Data entries:
--- src/rtl/ccr_pkg.sv ---
// Purpose: Constants for the configuration control register block.
// Assumes: 32-bit AHB-Lite register bus, 100 MHz clock.
// Notes:   How it works is summarised below.
// How it works
// - Pin-select lock set blocks every write to the pin-select registers.
// - Module-disable lock set blocks every write to the module-disable registers.
// - Lock bits change only after the system unlock sequence.
// - JTAG port enable is read/write, resets to one, enables the port.
// - Two-wire TDO bit is read/write; one means the 2-wire protocol uses TDO.
// - Bits 2 and 1 read as one; writes to them are ignored.
// - Bits 31-14 and 11-4 read as zero; writes to them are ignored.
// - JTAG enable reset value comes from the nonvolatile configuration word.
package ccr_pkg;
    localparam logic [31:0] CCR_CFG_CTRL_OFFSET   = 32'h0000_0000;
    localparam logic [31:0] CCR_PIN_SEL_OFFSET    = 32'h0000_0010;
    localparam logic [31:0] CCR_MOD_DIS_OFFSET    = 32'h0000_0020;
    localparam int          CCR_PIN_LOCK_BIT      = 13;
    localparam int          CCR_MOD_LOCK_BIT      = 12;
    localparam int          CCR_JTAG_EN_BIT       = 3;
    localparam int          CCR_TDO_USE_BIT       = 0;
    localparam logic [31:0] CCR_ONES_MASK         = 32'h0000_0006;
    localparam logic        CCR_PIN_LOCK_RESET    = 1'b0;
    localparam logic        CCR_MOD_LOCK_RESET    = 1'b0;
    localparam logic        CCR_TDO_USE_RESET     = 1'b1;
    localparam logic        CCR_JTAG_EN_RESET     = 1'b1;
    localparam logic [1:0]  CCR_HTRANS_NONSEQ     = 2'h2;
    localparam logic [2:0]  CCR_HSIZE_WORD        = 3'h2;
    localparam logic [1:0]  CCR_STRAP_LOAD_COUNT  = 2'h2;
    localparam logic [1:0]  CCR_STRAP_DONE_COUNT  = 2'h3;
endpackage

- _EXERCISE PROMPT_
The records must be given again in full, exactly as they were written.

- _OUTPUT FOR THIS TASK_
--- src/rtl/ccr_pkg.sv ---
// Purpose: Constants for the configuration control register block.
// Assumes: 32-bit AHB-Lite register bus, 100 MHz clock.
// Notes:   How it works is summarised below.
// How it works
// - Pin-select lock set blocks every write to the pin-select registers.
// - Module-disable lock set blocks every write to the module-disable registers.
// - Lock bits change only after the system unlock sequence.
// - JTAG port enable is read/write, resets to one, enables the port.
// - Two-wire TDO bit is read/write; one means the 2-wire protocol uses TDO.
// - Bits 2 and 1 read as one; writes to them are ignored.
// - Bits 31-14 and 11-4 read as zero; writes to them are ignored.
// - JTAG enable reset value comes from the nonvolatile configuration word.
package ccr_pkg;
    localparam logic [31:0] CCR_CFG_CTRL_OFFSET   = 32'h0000_0000;
    localparam logic [31:0] CCR_PIN_SEL_OFFSET    = 32'h0000_0010;
    localparam logic [31:0] CCR_MOD_DIS_OFFSET    = 32'h0000_0020;
    localparam int          CCR_PIN_LOCK_BIT      = 13;
    localparam int          CCR_MOD_LOCK_BIT      = 12;
    localparam int          CCR_JTAG_EN_BIT       = 3;
    localparam int          CCR_TDO_USE_BIT       = 0;
    localparam logic [31:0] CCR_ONES_MASK         = 32'h0000_0006;
    localparam logic        CCR_PIN_LOCK_RESET    = 1'b0;
    localparam logic        CCR_MOD_LOCK_RESET    = 1'b0;
    localparam logic        CCR_TDO_USE_RESET     = 1'b1;
    localparam logic        CCR_JTAG_EN_RESET     = 1'b1;
    localparam logic [1:0]  CCR_HTRANS_NONSEQ     = 2'h2;
    localparam logic [2:0]  CCR_HSIZE_WORD        = 3'h2;
    localparam logic [1:0]  CCR_STRAP_LOAD_COUNT  = 2'h2;
    localparam logic [1:0]  CCR_STRAP_DONE_COUNT  = 2'h3;
endpackage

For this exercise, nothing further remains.